=== Extracted information ===
<file path="src/rtl/bus_arbiter_n_if.sv">
// Bus-controller interface: per-master request/status in, per-master command and
// bus-ownership selects out.
interface bus_arbiter_n_if #(
    parameter int unsigned M = 4,
    parameter int unsigned S = 3
);
    localparam int unsigned MW   = $clog2(M);
    localparam int unsigned ID_W = $clog2(S + 1);

    logic [M*ID_W-1:0] i_id;
    logic [2*M-1:0]    i_com_state;
    logic [2*M-1:0]    o_cmd;
    logic              o_bus_valid;
    logic [MW-1:0]     o_bus_master;
    logic [ID_W-1:0]   o_bus_slave;

    // Controller side.
    modport master (
        input  i_id,
        input  i_com_state,
        output o_cmd,
        output o_bus_valid,
        output o_bus_master,
        output o_bus_slave
    );

    // Bus-master / environment side.
    modport slave (
        output i_id,
        output i_com_state,
        input  o_cmd,
        input  o_bus_valid,
        input  o_bus_master,
        input  o_bus_slave
    );
endinterface

</file>
<file path="src/rtl/bus_arbiter_n.sv">
// Bus controller granting one of M masters onto one of S slaves: CLEAR/ack handshake,
// fixed-priority or round-robin selection, preemption and timeout-forced split.
module bus_arbiter_n #(
    parameter int unsigned M       = 4,
    parameter int unsigned S       = 3,
    parameter int unsigned MODE    = 0,
    parameter int unsigned PREEMPT = 1,
    parameter int unsigned TIMEOUT = 100
) (
    input  logic            clk,
    input  logic            rstN,
    bus_arbiter_n_if.master bus
);
    localparam int unsigned MW   = $clog2(M);
    localparam int unsigned ID_W = $clog2(S + 1);
    localparam int unsigned TW   = $clog2(TIMEOUT + 1);

    localparam logic [1:0] CmdStopS = 2'b01;
    localparam logic [1:0] CmdStopP = 2'b10;
    localparam logic [1:0] CmdClear = 2'b11;

    localparam logic [1:0] CsEndCom = 2'b00;
    localparam logic [1:0] CsNak    = 2'b01;
    localparam logic [1:0] CsCom    = 2'b11;

    typedef enum logic [2:0] {
        StIdle,
        StGrant,
        StAck,
        StCom,
        StStop,
        StRelease
    } state_e;

    state_e          r_state,      w_state_nxt;
    logic [MW-1:0]   r_winner,     w_winner_nxt;
    logic [ID_W-1:0] r_slave_id,   w_slave_id_nxt;
    logic [MW-1:0]   r_rr_ptr,     w_rr_ptr_nxt;
    logic [TW-1:0]   r_timer,      w_timer_nxt;
    logic [2*M-1:0]  r_cmd,        w_cmd_nxt;
    logic            r_bus_valid,  w_bus_valid_nxt;
    logic [MW-1:0]   r_bus_master, w_bus_master_nxt;
    logic [ID_W-1:0] r_bus_slave,  w_bus_slave_nxt;

    logic [M-1:0]    w_req;
    logic [ID_W-1:0] w_id_slot;
    logic            w_found;
    logic [MW-1:0]   w_sel;
    logic [MW-1:0]   w_scan_idx;
    logic            w_preempt;
    logic [1:0]      w_com;
    logic            w_timer_hit;
    logic [TW-1:0]   w_timer_inc;

    always_comb begin
        w_req     = '0;
        w_id_slot = '0;
        for (int i = 0; i < int'(M); i++) begin
            w_id_slot = bus.i_id[i*ID_W +: ID_W];
            w_req[i]  = (w_id_slot != '0) && (w_id_slot <= ID_W'(S));
        end
    end

    // Scan from the highest offset down so the lowest offset (first in order) wins.
    always_comb begin
        w_found    = 1'b0;
        w_sel      = '0;
        w_scan_idx = '0;
        for (int k = int'(M) - 1; k >= 0; k--) begin
            if (MODE == 0) begin
                w_scan_idx = MW'(k);
            end else begin
                w_scan_idx = MW'((int'(r_rr_ptr) + k) % int'(M));
            end
            if (w_req[w_scan_idx]) begin
                w_found = 1'b1;
                w_sel   = w_scan_idx;
            end
        end
    end

    always_comb begin
        w_preempt = 1'b0;
        for (int j = 0; j < int'(M); j++) begin
            if (w_req[j] && (MW'(j) < r_winner)) begin
                w_preempt = 1'b1;
            end
        end
    end

    assign w_com       = bus.i_com_state[int'(r_winner)*2 +: 2];
    // Hit on the edge at which the timer would reach TIMEOUT.
    assign w_timer_hit = (r_timer >= TW'(TIMEOUT - 1));
    assign w_timer_inc = (r_timer == TW'(TIMEOUT)) ? r_timer : r_timer + 1'b1;

    always_comb begin
        w_state_nxt      = r_state;
        w_winner_nxt     = r_winner;
        w_slave_id_nxt   = r_slave_id;
        w_rr_ptr_nxt     = r_rr_ptr;
        w_timer_nxt      = r_timer;
        w_cmd_nxt        = r_cmd;
        w_bus_valid_nxt  = r_bus_valid;
        w_bus_master_nxt = r_bus_master;
        w_bus_slave_nxt  = r_bus_slave;

        unique case (r_state)
            StIdle: begin
                if (w_found) begin
                    w_winner_nxt   = w_sel;
                    w_slave_id_nxt = bus.i_id[int'(w_sel)*ID_W +: ID_W];
                    w_state_nxt    = StGrant;
                end
            end
            StGrant: begin
                w_cmd_nxt                           = '0;
                w_cmd_nxt[int'(r_winner)*2 +: 2]    = CmdClear;
                w_timer_nxt                         = '0;
                w_state_nxt                         = StAck;
            end
            StAck: begin
                if (w_com == CsCom) begin
                    w_bus_valid_nxt  = 1'b1;
                    w_bus_master_nxt = r_winner;
                    w_bus_slave_nxt  = r_slave_id;
                    w_timer_nxt      = '0;
                    w_state_nxt      = StCom;
                end else if ((w_com == CsNak) || w_timer_hit) begin
                    w_state_nxt = StRelease;
                end else begin
                    w_timer_nxt = w_timer_inc;
                end
            end
            StCom: begin
                if (w_com == CsEndCom) begin
                    w_state_nxt = StRelease;
                end else if ((PREEMPT != 0) && (MODE == 0) && w_preempt) begin
                    w_cmd_nxt[int'(r_winner)*2 +: 2] = CmdStopP;
                    w_state_nxt                      = StStop;
                end else if (w_timer_hit) begin
                    w_cmd_nxt[int'(r_winner)*2 +: 2] = CmdStopS;
                    w_state_nxt                      = StStop;
                end else begin
                    w_timer_nxt = w_timer_inc;
                end
            end
            StStop: begin
                if (w_com == CsEndCom) begin
                    w_state_nxt = StRelease;
                end
            end
            StRelease: begin
                w_rr_ptr_nxt = (r_winner == MW'(M - 1)) ? '0 : r_winner + 1'b1;
                w_state_nxt  = StIdle;
            end
            default: begin
                w_state_nxt = StIdle;
            end
        endcase

        // Ownership and commands drop on the edge that enters RELEASE.
        if (w_state_nxt == StRelease) begin
            w_cmd_nxt       = '0;
            w_bus_valid_nxt = 1'b0;
        end
    end

    always_ff @(posedge clk or negedge rstN) begin
        if (!rstN) begin
            r_state      <= StIdle;
            r_winner     <= '0;
            r_slave_id   <= '0;
            r_rr_ptr     <= '0;
            r_timer      <= '0;
            r_cmd        <= '0;
            r_bus_valid  <= 1'b0;
            r_bus_master <= '0;
            r_bus_slave  <= '0;
        end else begin
            r_state      <= w_state_nxt;
            r_winner     <= w_winner_nxt;
            r_slave_id   <= w_slave_id_nxt;
            r_rr_ptr     <= w_rr_ptr_nxt;
            r_timer      <= w_timer_nxt;
            r_cmd        <= w_cmd_nxt;
            r_bus_valid  <= w_bus_valid_nxt;
            r_bus_master <= w_bus_master_nxt;
            r_bus_slave  <= w_bus_slave_nxt;
        end
    end

    assign bus.o_cmd        = r_cmd;
    assign bus.o_bus_valid  = r_bus_valid;
    assign bus.o_bus_master = r_bus_master;
    assign bus.o_bus_slave  = r_bus_slave;
endmodule
</file>
<file path="src/flat_wrapper.sv">
// flat-port wrapper written by rule: the top's interface ports become plain ports
module bus_arbiter_n_flat 
#(
    parameter int unsigned M       = 4,
    parameter int unsigned S       = 3,
    parameter int unsigned MODE    = 0,
    parameter int unsigned PREEMPT = 1,
    parameter int unsigned TIMEOUT = 100
)
  (clk, rstN, bus_i_id, bus_i_com_state, bus_o_cmd, bus_o_bus_valid, bus_o_bus_master, bus_o_bus_slave);
  bus_arbiter_n_if #(.M(M), .S(S)) bus_i ();
  input  logic clk;
  input  logic rstN;
  input wire logic [$bits(bus_i.i_id)-1:0] bus_i_id;
  input wire logic [$bits(bus_i.i_com_state)-1:0] bus_i_com_state;
  output wire logic [$bits(bus_i.o_cmd)-1:0] bus_o_cmd;
  output wire logic [$bits(bus_i.o_bus_valid)-1:0] bus_o_bus_valid;
  output wire logic [$bits(bus_i.o_bus_master)-1:0] bus_o_bus_master;
  output wire logic [$bits(bus_i.o_bus_slave)-1:0] bus_o_bus_slave;
  assign bus_i.i_id = bus_i_id;
  assign bus_i.i_com_state = bus_i_com_state;
  assign bus_o_cmd = bus_i.o_cmd;
  assign bus_o_bus_valid = bus_i.o_bus_valid;
  assign bus_o_bus_master = bus_i.o_bus_master;
  assign bus_o_bus_slave = bus_i.o_bus_slave;
  bus_arbiter_n #(.M(M), .S(S), .MODE(MODE), .PREEMPT(PREEMPT), .TIMEOUT(TIMEOUT)) u_core (.clk(clk), .rstN(rstN), .bus(bus_i));
endmodule
</file>
<file path="config.mk">
export PLATFORM = sky130hd
export DESIGN_NAME = bus_arbiter_n_flat
export DESIGN_NICKNAME = d
export VERILOG_FILES = /design/src/rtl/bus_arbiter_n_if.sv /design/src/rtl/bus_arbiter_n.sv /design/src/flat_wrapper.sv
export SDC_FILE = /design/constraint.sdc
export NUM_CORES = 1
export LEC_CHECK = 0
export ABC_AREA = 1
export CAP_MARGIN = 5
export CORE_ASPECT_RATIO = 1.1
export CORE_UTILIZATION = 56
export DETAILED_ROUTE_END_ITERATION = 7
export HOLD_SLACK_MARGIN = 0.06
export PLACE_DENSITY = 0.9
export SETUP_SLACK_MARGIN = 0.4
export SLEW_MARGIN = 10
export SYNTH_ARGS = -nofsm -noshare
export SYNTH_HDL_FRONTEND = slang
export SYNTH_SLANG_ARGS = --single-unit
</file>
<file path="constraint.sdc">
create_clock -name clk -period 3.15 [get_ports clk]
set_clock_uncertainty 0.2 [all_clocks]
set_input_delay 0.63 -clock clk [delete_from_list [all_inputs] [get_ports clk]]
set_output_delay 0.63 -clock clk [all_outputs]
set_load 0.005 [all_outputs]
</file>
===
Work to be completed
Please give back, exactly as it stands above, the stretch from the line with "assign bus_o_bus_valid = bus_i.o_bus_valid;" through the line with "(.clk(clk), .rstN(rstN), .bus(bus_i));", and no line outside it.

Response below
  assign bus_o_bus_valid = bus_i.o_bus_valid;
  assign bus_o_bus_master = bus_i.o_bus_master;
  assign bus_o_bus_slave = bus_i.o_bus_slave;
  bus_arbiter_n #(.M(M), .S(S), .MODE(MODE), .PREEMPT(PREEMPT), .TIMEOUT(TIMEOUT)) u_core (.clk(clk), .rstN(rstN), .bus(bus_i));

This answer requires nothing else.